*ACTIVITY*. Your reply should be an exact copy of the lines from the one that holds "Iterations Pass 1: 7" to the end of the data below.

=== Begin Enclosure ===

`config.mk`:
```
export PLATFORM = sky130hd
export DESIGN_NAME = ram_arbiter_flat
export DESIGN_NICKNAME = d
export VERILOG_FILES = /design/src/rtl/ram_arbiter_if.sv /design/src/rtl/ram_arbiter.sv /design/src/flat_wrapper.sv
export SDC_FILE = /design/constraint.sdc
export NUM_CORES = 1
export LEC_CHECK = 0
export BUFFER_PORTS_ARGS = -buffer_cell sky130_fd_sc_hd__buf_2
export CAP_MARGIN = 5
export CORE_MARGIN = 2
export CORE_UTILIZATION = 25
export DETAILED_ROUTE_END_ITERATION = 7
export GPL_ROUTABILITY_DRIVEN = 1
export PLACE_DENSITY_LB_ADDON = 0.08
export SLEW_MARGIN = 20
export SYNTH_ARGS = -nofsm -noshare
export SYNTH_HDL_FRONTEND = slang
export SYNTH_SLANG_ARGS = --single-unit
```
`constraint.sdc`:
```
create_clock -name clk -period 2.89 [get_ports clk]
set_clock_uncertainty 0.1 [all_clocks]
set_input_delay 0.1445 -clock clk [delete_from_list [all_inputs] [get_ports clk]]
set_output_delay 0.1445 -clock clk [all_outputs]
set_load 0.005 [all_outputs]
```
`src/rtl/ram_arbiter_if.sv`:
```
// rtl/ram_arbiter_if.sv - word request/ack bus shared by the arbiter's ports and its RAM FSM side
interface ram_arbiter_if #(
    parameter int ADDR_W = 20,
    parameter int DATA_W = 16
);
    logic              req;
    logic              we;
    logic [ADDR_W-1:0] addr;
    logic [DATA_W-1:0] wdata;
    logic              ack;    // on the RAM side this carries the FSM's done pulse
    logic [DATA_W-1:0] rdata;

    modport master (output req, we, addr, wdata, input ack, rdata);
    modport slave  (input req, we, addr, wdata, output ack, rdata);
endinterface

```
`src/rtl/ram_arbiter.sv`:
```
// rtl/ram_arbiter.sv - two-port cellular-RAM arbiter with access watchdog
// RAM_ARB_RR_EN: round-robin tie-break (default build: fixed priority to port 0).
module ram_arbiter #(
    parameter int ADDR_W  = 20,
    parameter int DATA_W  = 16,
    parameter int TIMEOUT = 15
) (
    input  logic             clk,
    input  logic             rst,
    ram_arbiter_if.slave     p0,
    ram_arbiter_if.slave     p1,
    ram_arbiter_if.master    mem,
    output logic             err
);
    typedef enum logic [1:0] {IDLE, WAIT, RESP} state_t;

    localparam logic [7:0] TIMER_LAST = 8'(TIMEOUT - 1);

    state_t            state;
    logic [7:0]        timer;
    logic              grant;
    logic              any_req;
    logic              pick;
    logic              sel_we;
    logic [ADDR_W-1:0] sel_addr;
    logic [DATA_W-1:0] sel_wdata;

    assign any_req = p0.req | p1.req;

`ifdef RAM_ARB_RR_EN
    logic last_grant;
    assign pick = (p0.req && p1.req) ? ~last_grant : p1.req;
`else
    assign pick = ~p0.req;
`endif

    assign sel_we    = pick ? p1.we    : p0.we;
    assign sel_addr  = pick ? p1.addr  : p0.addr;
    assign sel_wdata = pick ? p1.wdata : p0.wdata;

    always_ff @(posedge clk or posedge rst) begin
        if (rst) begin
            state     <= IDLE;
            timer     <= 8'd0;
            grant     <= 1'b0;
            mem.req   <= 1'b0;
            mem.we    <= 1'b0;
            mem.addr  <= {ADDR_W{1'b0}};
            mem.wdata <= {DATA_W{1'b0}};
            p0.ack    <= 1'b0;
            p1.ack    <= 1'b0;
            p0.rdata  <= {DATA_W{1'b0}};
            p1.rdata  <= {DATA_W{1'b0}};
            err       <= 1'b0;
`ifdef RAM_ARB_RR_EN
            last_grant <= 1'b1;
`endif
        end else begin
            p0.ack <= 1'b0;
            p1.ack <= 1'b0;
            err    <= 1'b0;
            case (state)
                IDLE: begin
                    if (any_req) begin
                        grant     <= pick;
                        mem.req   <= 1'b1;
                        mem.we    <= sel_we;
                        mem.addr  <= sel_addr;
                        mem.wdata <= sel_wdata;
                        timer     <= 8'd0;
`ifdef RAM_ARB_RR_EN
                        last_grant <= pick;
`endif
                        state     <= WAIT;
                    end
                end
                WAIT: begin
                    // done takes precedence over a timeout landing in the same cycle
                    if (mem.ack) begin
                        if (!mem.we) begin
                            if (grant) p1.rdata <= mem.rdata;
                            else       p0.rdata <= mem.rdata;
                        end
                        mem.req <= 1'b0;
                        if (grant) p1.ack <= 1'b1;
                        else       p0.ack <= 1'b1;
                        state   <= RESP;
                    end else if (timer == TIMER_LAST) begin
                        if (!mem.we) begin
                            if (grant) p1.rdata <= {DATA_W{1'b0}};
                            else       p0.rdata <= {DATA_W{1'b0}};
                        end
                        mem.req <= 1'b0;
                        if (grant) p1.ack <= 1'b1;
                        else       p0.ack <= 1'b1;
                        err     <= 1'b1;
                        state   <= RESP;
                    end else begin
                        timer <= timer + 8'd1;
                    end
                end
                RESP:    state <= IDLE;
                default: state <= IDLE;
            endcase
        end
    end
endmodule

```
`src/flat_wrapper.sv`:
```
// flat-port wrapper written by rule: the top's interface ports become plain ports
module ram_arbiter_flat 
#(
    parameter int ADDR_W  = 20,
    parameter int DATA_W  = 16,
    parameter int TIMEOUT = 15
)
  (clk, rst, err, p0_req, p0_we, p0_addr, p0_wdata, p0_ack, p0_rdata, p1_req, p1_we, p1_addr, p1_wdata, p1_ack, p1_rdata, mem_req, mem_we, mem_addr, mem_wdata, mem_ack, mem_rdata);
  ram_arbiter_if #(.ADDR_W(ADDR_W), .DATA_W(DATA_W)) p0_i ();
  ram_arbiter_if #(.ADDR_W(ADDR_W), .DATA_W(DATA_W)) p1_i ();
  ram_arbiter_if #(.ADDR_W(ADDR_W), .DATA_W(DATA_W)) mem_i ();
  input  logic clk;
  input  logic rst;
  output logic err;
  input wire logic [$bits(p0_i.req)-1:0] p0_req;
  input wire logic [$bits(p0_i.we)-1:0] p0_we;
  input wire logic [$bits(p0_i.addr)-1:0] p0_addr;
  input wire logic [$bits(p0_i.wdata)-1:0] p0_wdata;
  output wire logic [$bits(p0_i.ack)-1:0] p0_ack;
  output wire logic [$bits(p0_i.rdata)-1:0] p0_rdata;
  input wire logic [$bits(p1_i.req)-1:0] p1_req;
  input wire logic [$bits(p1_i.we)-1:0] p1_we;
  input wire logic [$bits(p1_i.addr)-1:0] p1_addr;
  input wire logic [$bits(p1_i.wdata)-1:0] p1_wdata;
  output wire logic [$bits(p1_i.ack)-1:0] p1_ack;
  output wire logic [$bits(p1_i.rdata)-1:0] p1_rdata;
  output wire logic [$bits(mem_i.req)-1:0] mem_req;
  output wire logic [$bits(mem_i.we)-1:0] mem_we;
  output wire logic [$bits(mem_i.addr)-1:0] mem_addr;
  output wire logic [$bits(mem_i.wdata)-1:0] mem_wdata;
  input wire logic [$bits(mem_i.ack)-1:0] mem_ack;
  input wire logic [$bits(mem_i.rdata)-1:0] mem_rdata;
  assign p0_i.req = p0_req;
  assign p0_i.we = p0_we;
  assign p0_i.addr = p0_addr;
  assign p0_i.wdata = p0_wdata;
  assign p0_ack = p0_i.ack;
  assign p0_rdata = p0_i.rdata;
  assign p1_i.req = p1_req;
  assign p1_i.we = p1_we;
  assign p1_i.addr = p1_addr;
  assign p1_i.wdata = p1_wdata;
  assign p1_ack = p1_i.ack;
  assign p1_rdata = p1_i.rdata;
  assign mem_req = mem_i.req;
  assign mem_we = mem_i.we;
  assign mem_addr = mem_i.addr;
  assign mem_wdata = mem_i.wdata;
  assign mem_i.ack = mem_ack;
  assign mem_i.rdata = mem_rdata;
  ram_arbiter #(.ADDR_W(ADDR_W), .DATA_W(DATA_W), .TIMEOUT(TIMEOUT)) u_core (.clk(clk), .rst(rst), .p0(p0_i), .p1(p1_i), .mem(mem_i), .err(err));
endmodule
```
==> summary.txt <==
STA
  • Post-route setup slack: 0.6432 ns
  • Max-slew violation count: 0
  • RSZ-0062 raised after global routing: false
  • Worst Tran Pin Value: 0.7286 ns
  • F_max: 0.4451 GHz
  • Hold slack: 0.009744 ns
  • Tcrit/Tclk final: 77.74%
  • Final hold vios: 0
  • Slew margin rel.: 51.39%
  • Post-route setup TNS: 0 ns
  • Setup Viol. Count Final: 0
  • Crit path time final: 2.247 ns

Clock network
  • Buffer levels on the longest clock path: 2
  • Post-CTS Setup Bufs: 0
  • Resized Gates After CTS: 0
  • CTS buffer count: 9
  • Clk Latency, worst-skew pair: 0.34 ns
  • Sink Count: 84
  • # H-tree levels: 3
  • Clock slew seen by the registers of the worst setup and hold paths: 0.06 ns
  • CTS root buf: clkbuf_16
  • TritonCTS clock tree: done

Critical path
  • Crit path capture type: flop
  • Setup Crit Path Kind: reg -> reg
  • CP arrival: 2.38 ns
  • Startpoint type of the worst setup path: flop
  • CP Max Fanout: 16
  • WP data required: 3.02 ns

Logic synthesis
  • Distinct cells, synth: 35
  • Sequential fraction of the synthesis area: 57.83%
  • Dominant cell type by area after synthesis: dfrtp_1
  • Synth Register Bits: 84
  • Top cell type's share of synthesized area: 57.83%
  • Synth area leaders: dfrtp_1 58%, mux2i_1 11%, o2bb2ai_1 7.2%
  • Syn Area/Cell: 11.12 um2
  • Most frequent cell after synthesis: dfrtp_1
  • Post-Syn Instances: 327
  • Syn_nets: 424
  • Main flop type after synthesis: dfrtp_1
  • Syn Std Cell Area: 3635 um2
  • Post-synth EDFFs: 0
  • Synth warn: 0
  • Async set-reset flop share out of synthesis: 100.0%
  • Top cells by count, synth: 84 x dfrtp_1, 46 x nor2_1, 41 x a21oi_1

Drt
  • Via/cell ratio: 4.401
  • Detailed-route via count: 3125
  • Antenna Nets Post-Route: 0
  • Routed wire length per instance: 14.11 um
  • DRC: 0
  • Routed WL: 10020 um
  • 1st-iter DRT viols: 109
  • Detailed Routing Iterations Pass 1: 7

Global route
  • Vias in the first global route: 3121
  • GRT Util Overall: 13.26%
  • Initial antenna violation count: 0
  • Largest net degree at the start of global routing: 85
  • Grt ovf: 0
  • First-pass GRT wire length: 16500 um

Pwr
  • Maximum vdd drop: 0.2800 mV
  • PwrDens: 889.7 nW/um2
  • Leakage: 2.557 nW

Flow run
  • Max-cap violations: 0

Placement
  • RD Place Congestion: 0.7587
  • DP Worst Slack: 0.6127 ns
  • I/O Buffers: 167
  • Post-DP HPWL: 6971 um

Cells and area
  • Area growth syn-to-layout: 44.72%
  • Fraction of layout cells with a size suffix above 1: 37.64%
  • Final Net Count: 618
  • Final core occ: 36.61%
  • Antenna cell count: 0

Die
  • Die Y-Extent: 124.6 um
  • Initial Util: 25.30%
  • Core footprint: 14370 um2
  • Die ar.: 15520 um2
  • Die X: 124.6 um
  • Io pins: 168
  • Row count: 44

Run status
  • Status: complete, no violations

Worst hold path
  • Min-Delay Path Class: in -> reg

=== End Enclosure ===

*TASK RESPONSE*.
  • Detailed Routing Iterations Pass 1: 7

Global route
  • Vias in the first global route: 3121
  • GRT Util Overall: 13.26%
  • Initial antenna violation count: 0
  • Largest net degree at the start of global routing: 85
  • Grt ovf: 0
  • First-pass GRT wire length: 16500 um

Pwr
  • Maximum vdd drop: 0.2800 mV
  • PwrDens: 889.7 nW/um2
  • Leakage: 2.557 nW

Flow run
  • Max-cap violations: 0

Placement
  • RD Place Congestion: 0.7587
  • DP Worst Slack: 0.6127 ns
  • I/O Buffers: 167
  • Post-DP HPWL: 6971 um

Cells and area
  • Area growth syn-to-layout: 44.72%
  • Fraction of layout cells with a size suffix above 1: 37.64%
  • Final Net Count: 618
  • Final core occ: 36.61%
  • Antenna cell count: 0

Die
  • Die Y-Extent: 124.6 um
  • Initial Util: 25.30%
  • Core footprint: 14370 um2
  • Die ar.: 15520 um2
  • Die X: 124.6 um
  • Io pins: 168
  • Row count: 44

Run status
  • Status: complete, no violations

Worst hold path
  • Min-Delay Path Class: in -> reg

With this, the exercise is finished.